AIM OF THE TASK: Using the entries below, write out the line with "Arrival time reported", the line with "- CORE_UTILIZATION: 55 -> 54", and every line in between, exactly as each is written.

DATASET Start Marker

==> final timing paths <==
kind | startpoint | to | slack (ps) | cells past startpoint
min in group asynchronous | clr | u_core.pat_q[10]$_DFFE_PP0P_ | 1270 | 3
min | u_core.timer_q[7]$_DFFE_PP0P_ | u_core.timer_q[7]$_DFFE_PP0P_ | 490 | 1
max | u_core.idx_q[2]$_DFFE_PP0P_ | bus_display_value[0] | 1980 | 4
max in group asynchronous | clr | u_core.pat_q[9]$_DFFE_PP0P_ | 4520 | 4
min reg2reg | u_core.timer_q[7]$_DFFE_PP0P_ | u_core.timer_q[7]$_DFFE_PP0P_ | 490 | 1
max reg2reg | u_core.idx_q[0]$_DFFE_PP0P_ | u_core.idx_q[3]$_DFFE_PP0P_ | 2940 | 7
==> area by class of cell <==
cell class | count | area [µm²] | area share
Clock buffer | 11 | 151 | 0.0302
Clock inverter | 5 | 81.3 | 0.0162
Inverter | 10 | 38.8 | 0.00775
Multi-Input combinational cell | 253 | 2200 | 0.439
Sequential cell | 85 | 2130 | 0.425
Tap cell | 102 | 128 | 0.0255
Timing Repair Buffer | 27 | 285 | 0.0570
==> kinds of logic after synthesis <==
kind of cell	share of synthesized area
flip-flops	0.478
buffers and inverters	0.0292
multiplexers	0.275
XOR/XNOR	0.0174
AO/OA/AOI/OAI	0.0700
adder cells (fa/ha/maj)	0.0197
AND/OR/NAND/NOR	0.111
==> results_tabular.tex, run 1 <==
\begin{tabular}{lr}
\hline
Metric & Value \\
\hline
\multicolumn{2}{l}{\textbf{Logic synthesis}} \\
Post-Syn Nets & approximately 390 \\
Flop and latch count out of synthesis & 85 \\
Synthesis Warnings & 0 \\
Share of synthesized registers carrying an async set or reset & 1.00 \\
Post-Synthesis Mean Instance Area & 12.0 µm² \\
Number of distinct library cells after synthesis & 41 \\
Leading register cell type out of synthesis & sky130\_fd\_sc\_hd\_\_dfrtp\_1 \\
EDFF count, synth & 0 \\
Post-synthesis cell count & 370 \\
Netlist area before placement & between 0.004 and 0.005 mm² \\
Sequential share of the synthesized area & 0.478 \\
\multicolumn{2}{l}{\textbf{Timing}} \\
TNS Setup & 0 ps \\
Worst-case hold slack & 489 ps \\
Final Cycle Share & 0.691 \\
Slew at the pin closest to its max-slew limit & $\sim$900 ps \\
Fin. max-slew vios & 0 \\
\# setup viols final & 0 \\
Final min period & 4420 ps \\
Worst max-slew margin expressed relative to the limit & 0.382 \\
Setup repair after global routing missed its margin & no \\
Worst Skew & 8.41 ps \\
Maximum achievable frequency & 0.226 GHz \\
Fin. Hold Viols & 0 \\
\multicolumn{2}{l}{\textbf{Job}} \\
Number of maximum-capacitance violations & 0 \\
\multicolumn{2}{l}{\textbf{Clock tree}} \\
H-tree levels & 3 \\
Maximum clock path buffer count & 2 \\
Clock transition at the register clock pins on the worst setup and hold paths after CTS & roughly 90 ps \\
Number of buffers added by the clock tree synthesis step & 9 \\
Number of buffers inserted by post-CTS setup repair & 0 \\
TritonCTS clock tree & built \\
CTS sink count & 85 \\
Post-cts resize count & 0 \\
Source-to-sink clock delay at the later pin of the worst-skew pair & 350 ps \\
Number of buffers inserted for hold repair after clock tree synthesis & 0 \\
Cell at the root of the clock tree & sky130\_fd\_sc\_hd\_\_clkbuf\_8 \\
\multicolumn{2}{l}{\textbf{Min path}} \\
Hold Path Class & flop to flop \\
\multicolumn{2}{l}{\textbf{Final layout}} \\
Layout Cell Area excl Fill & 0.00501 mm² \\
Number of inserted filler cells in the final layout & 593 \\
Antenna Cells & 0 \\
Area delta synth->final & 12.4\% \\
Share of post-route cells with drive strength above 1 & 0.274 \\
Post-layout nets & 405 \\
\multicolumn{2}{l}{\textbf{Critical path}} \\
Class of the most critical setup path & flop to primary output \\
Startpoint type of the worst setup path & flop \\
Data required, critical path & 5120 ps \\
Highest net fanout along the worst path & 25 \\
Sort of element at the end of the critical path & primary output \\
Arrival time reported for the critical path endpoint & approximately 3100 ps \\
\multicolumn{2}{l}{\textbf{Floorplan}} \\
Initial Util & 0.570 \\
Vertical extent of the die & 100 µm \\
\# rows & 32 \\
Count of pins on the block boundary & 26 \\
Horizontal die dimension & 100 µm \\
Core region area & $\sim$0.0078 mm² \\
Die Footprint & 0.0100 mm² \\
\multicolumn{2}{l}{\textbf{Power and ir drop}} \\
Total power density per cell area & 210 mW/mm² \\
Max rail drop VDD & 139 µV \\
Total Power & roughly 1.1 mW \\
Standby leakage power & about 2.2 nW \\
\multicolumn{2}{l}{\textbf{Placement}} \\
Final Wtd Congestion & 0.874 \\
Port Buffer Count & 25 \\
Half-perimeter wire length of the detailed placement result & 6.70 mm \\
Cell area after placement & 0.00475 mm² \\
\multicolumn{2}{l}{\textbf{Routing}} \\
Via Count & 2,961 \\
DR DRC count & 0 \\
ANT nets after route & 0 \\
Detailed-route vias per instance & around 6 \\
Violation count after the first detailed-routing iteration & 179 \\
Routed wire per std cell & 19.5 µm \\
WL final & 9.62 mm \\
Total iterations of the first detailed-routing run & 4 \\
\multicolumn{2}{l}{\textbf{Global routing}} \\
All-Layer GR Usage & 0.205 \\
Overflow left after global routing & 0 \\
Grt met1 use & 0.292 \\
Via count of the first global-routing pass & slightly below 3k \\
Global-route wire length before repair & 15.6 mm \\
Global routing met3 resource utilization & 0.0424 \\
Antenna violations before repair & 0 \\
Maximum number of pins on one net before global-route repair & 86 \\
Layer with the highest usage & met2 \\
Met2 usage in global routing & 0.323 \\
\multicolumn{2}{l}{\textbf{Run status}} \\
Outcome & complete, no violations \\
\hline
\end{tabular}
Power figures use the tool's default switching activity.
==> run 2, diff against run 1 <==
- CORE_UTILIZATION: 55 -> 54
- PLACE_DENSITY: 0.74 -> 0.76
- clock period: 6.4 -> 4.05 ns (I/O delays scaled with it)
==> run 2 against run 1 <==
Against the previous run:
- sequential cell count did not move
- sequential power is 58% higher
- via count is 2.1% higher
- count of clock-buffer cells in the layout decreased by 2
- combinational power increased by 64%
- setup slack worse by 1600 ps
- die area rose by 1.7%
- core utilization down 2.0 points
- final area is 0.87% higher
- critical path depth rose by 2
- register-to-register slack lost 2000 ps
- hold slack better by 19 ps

DATASET End Marker

RESPONSE:
Arrival time reported for the critical path endpoint & approximately 3100 ps \\
\multicolumn{2}{l}{\textbf{Floorplan}} \\
Initial Util & 0.570 \\
Vertical extent of the die & 100 µm \\
\# rows & 32 \\
Count of pins on the block boundary & 26 \\
Horizontal die dimension & 100 µm \\
Core region area & $\sim$0.0078 mm² \\
Die Footprint & 0.0100 mm² \\
\multicolumn{2}{l}{\textbf{Power and ir drop}} \\
Total power density per cell area & 210 mW/mm² \\
Max rail drop VDD & 139 µV \\
Total Power & roughly 1.1 mW \\
Standby leakage power & about 2.2 nW \\
\multicolumn{2}{l}{\textbf{Placement}} \\
Final Wtd Congestion & 0.874 \\
Port Buffer Count & 25 \\
Half-perimeter wire length of the detailed placement result & 6.70 mm \\
Cell area after placement & 0.00475 mm² \\
\multicolumn{2}{l}{\textbf{Routing}} \\
Via Count & 2,961 \\
DR DRC count & 0 \\
ANT nets after route & 0 \\
Detailed-route vias per instance & around 6 \\
Violation count after the first detailed-routing iteration & 179 \\
Routed wire per std cell & 19.5 µm \\
WL final & 9.62 mm \\
Total iterations of the first detailed-routing run & 4 \\
\multicolumn{2}{l}{\textbf{Global routing}} \\
All-Layer GR Usage & 0.205 \\
Overflow left after global routing & 0 \\
Grt met1 use & 0.292 \\
Via count of the first global-routing pass & slightly below 3k \\
Global-route wire length before repair & 15.6 mm \\
Global routing met3 resource utilization & 0.0424 \\
Antenna violations before repair & 0 \\
Maximum number of pins on one net before global-route repair & 86 \\
Layer with the highest usage & met2 \\
Met2 usage in global routing & 0.323 \\
\multicolumn{2}{l}{\textbf{Run status}} \\
Outcome & complete, no violations \\
\hline
\end{tabular}
Power figures use the tool's default switching activity.
==> run 2, diff against run 1 <==
- CORE_UTILIZATION: 55 -> 54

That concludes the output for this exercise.